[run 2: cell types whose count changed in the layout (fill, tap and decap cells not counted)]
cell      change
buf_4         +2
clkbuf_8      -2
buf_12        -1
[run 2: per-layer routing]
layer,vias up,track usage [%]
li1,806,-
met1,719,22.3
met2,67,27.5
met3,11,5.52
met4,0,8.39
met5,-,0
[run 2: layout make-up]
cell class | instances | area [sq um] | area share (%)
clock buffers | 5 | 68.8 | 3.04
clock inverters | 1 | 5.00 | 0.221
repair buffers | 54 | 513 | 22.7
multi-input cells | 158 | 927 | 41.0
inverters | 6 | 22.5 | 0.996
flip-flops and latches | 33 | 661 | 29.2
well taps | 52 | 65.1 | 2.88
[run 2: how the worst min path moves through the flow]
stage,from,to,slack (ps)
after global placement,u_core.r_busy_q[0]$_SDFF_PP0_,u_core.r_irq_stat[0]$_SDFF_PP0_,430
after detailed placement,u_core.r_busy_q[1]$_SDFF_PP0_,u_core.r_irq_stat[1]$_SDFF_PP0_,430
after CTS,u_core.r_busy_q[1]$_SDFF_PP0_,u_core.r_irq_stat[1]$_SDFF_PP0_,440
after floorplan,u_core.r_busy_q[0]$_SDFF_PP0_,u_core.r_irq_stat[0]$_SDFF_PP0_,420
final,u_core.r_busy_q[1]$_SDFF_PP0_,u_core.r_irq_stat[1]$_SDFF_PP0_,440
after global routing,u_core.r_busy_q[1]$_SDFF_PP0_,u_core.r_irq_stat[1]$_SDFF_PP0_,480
===== config.mk =====
export PLATFORM = sky130hd
export DESIGN_NAME = comma_aligner
export DESIGN_NICKNAME = d
export VERILOG_FILES = /design/src/rtl/serdes_pkg.sv /design/src/rtl/sync_2ff.sv /design/src/rtl/comma_aligner.sv
export SDC_FILE = /design/constraint.sdc
export NUM_CORES = 1
export LEC_CHECK = 0
export CAP_MARGIN = 20
export CORE_MARGIN = 2
export CORE_UTILIZATION = 25
export DETAILED_ROUTE_END_ITERATION = 12
export DONT_BUFFER_PORTS = 1
export PLACE_DENSITY = 0.35
export SETUP_SLACK_MARGIN = 0.2
export SKIP_CTS_REPAIR_TIMING = 1
export SLEW_MARGIN = 20
export SYNTH_ARGS = -nofsm -noshare
export SYNTH_HDL_FRONTEND = slang
export SYNTH_SLANG_ARGS = --single-unit

===== constraint.sdc =====
create_clock -name varClk -period 5.09 [get_ports varClk]
set_clock_uncertainty 0.05 [all_clocks]
set_input_delay 1.527 -clock varClk [delete_from_list [all_inputs] [get_ports varClk]]
set_output_delay 1.527 -clock varClk [all_outputs]
set_load 0.005 [all_outputs]

===== src/rtl/serdes_pkg.sv =====
// Shared SERDES definitions: K28.5 comma codes, comma prefixes and the RX framer state encoding.
// Both the TX and RX paths import this package.
package serdes_pkg;

  localparam int SYM_W = 10;

  // Codes are written in abcdeifghj order, so bit 9 of each constant is 'a'.
  localparam logic [SYM_W-1:0] K28_5_RDN = 10'b0011111010;
  localparam logic [SYM_W-1:0] K28_5_RDP = 10'b1100000101;

  localparam logic [6:0] COMMA_PFX_RDN = 7'h7C;
  localparam logic [6:0] COMMA_PFX_RDP = 7'h03;

  typedef enum logic [1:0] {
    HUNT   = 2'd0,
    VERIFY = 2'd1,
    LOCKED = 2'd2
  } align_state_e;

endpackage
--- src/flat_wrapper.sv ---
// flat-port wrapper written by rule: the top's interface ports become plain ports
module trap_ctrl_flat 
#(
  parameter int XLEN        = 32,
  parameter int VECTORED_EN = 1
)
  (clk, rst_n, ex_irq_i, tcmp_irq_i, soft_irq_i, mstatus_mie_i, mepc_i, inst_valid_i, pc_i, next_pc_i, inst_i, ecall_i, ebreak_i, illegal_i, mret_i, hold_o, jump_o, jump_addr_o, csr_we, csr_addr, csr_wdata, csr_rdata);
  trap_ctrl_if #(.XLEN(XLEN)) csr_i ();
  input  logic clk;
  input  logic rst_n;
  input  logic ex_irq_i;
  input  logic tcmp_irq_i;
  input  logic soft_irq_i;
  input  logic mstatus_mie_i;
  input  logic [XLEN-1:0] mepc_i;
  input  logic inst_valid_i;
  input  logic [XLEN-1:0] pc_i;
  input  logic [XLEN-1:0] next_pc_i;
  input  logic [31:0] inst_i;
  input  logic ecall_i;
  input  logic ebreak_i;
  input  logic illegal_i;
  input  logic mret_i;
  output logic hold_o;
  output logic jump_o;
  output logic [XLEN-1:0] jump_addr_o;
  output wire logic [$bits(csr_i.we)-1:0] csr_we;
  output wire logic [$bits(csr_i.addr)-1:0] csr_addr;
  output wire logic [$bits(csr_i.wdata)-1:0] csr_wdata;
  input wire logic [$bits(csr_i.rdata)-1:0] csr_rdata;
  assign csr_we = csr_i.we;
  assign csr_addr = csr_i.addr;
  assign csr_wdata = csr_i.wdata;
  assign csr_i.rdata = csr_rdata;
  trap_ctrl #(.XLEN(XLEN), .VECTORED_EN(VECTORED_EN)) u_core (.clk(clk), .rst_n(rst_n), .ex_irq_i(ex_irq_i), .tcmp_irq_i(tcmp_irq_i), .soft_irq_i(soft_irq_i), .mstatus_mie_i(mstatus_mie_i), .mepc_i(mepc_i), .inst_valid_i(inst_valid_i), .pc_i(pc_i), .next_pc_i(next_pc_i), .inst_i(inst_i), .ecall_i(ecall_i), .ebreak_i(ebreak_i), .illegal_i(illegal_i), .mret_i(mret_i), .csr(csr_i), .hold_o(hold_o), .jump_o(jump_o), .jump_addr_o(jump_addr_o));
endmodule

****************

_Task item_
An exact copy of every record is what the answer must contain.

_Expected answer_
[run 2: cell types whose count changed in the layout (fill, tap and decap cells not counted)]
cell      change
buf_4         +2
clkbuf_8      -2
buf_12        -1
[run 2: per-layer routing]
layer,vias up,track usage [%]
li1,806,-
met1,719,22.3
met2,67,27.5
met3,11,5.52
met4,0,8.39
met5,-,0
[run 2: layout make-up]
cell class | instances | area [sq um] | area share (%)
clock buffers | 5 | 68.8 | 3.04
clock inverters | 1 | 5.00 | 0.221
repair buffers | 54 | 513 | 22.7
multi-input cells | 158 | 927 | 41.0
inverters | 6 | 22.5 | 0.996
flip-flops and latches | 33 | 661 | 29.2
well taps | 52 | 65.1 | 2.88
[run 2: how the worst min path moves through the flow]
stage,from,to,slack (ps)
after global placement,u_core.r_busy_q[0]$_SDFF_PP0_,u_core.r_irq_stat[0]$_SDFF_PP0_,430
after detailed placement,u_core.r_busy_q[1]$_SDFF_PP0_,u_core.r_irq_stat[1]$_SDFF_PP0_,430
after CTS,u_core.r_busy_q[1]$_SDFF_PP0_,u_core.r_irq_stat[1]$_SDFF_PP0_,440
after floorplan,u_core.r_busy_q[0]$_SDFF_PP0_,u_core.r_irq_stat[0]$_SDFF_PP0_,420
final,u_core.r_busy_q[1]$_SDFF_PP0_,u_core.r_irq_stat[1]$_SDFF_PP0_,440
after global routing,u_core.r_busy_q[1]$_SDFF_PP0_,u_core.r_irq_stat[1]$_SDFF_PP0_,480
===== config.mk =====
export PLATFORM = sky130hd
export DESIGN_NAME = comma_aligner
export DESIGN_NICKNAME = d
export VERILOG_FILES = /design/src/rtl/serdes_pkg.sv /design/src/rtl/sync_2ff.sv /design/src/rtl/comma_aligner.sv
export SDC_FILE = /design/constraint.sdc
export NUM_CORES = 1
export LEC_CHECK = 0
export CAP_MARGIN = 20
export CORE_MARGIN = 2
export CORE_UTILIZATION = 25
export DETAILED_ROUTE_END_ITERATION = 12
export DONT_BUFFER_PORTS = 1
export PLACE_DENSITY = 0.35
export SETUP_SLACK_MARGIN = 0.2
export SKIP_CTS_REPAIR_TIMING = 1
export SLEW_MARGIN = 20
export SYNTH_ARGS = -nofsm -noshare
export SYNTH_HDL_FRONTEND = slang
export SYNTH_SLANG_ARGS = --single-unit

===== constraint.sdc =====
create_clock -name varClk -period 5.09 [get_ports varClk]
set_clock_uncertainty 0.05 [all_clocks]
set_input_delay 1.527 -clock varClk [delete_from_list [all_inputs] [get_ports varClk]]
set_output_delay 1.527 -clock varClk [all_outputs]
set_load 0.005 [all_outputs]

===== src/rtl/serdes_pkg.sv =====
// Shared SERDES definitions: K28.5 comma codes, comma prefixes and the RX framer state encoding.
// Both the TX and RX paths import this package.
package serdes_pkg;

  localparam int SYM_W = 10;

  // Codes are written in abcdeifghj order, so bit 9 of each constant is 'a'.
  localparam logic [SYM_W-1:0] K28_5_RDN = 10'b0011111010;
  localparam logic [SYM_W-1:0] K28_5_RDP = 10'b1100000101;

  localparam logic [6:0] COMMA_PFX_RDN = 7'h7C;
  localparam logic [6:0] COMMA_PFX_RDP = 7'h03;

  typedef enum logic [1:0] {
    HUNT   = 2'd0,
    VERIFY = 2'd1,
    LOCKED = 2'd2
  } align_state_e;

endpackage
--- src/flat_wrapper.sv ---
// flat-port wrapper written by rule: the top's interface ports become plain ports
module trap_ctrl_flat 
#(
  parameter int XLEN        = 32,
  parameter int VECTORED_EN = 1
)
  (clk, rst_n, ex_irq_i, tcmp_irq_i, soft_irq_i, mstatus_mie_i, mepc_i, inst_valid_i, pc_i, next_pc_i, inst_i, ecall_i, ebreak_i, illegal_i, mret_i, hold_o, jump_o, jump_addr_o, csr_we, csr_addr, csr_wdata, csr_rdata);
  trap_ctrl_if #(.XLEN(XLEN)) csr_i ();
  input  logic clk;
  input  logic rst_n;
  input  logic ex_irq_i;
  input  logic tcmp_irq_i;
  input  logic soft_irq_i;
  input  logic mstatus_mie_i;
  input  logic [XLEN-1:0] mepc_i;
  input  logic inst_valid_i;
  input  logic [XLEN-1:0] pc_i;
  input  logic [XLEN-1:0] next_pc_i;
  input  logic [31:0] inst_i;
  input  logic ecall_i;
  input  logic ebreak_i;
  input  logic illegal_i;
  input  logic mret_i;
  output logic hold_o;
  output logic jump_o;
  output logic [XLEN-1:0] jump_addr_o;
  output wire logic [$bits(csr_i.we)-1:0] csr_we;
  output wire logic [$bits(csr_i.addr)-1:0] csr_addr;
  output wire logic [$bits(csr_i.wdata)-1:0] csr_wdata;
  input wire logic [$bits(csr_i.rdata)-1:0] csr_rdata;
  assign csr_we = csr_i.we;
  assign csr_addr = csr_i.addr;
  assign csr_wdata = csr_i.wdata;
  assign csr_i.rdata = csr_rdata;
  trap_ctrl #(.XLEN(XLEN), .VECTORED_EN(VECTORED_EN)) u_core (.clk(clk), .rst_n(rst_n), .ex_irq_i(ex_irq_i), .tcmp_irq_i(tcmp_irq_i), .soft_irq_i(soft_irq_i), .mstatus_mie_i(mstatus_mie_i), .mepc_i(mepc_i), .inst_valid_i(inst_valid_i), .pc_i(pc_i), .next_pc_i(next_pc_i), .inst_i(inst_i), .ecall_i(ecall_i), .ebreak_i(ebreak_i), .illegal_i(illegal_i), .mret_i(mret_i), .csr(csr_i), .hold_o(hold_o), .jump_o(jump_o), .jump_addr_o(jump_addr_o));
endmodule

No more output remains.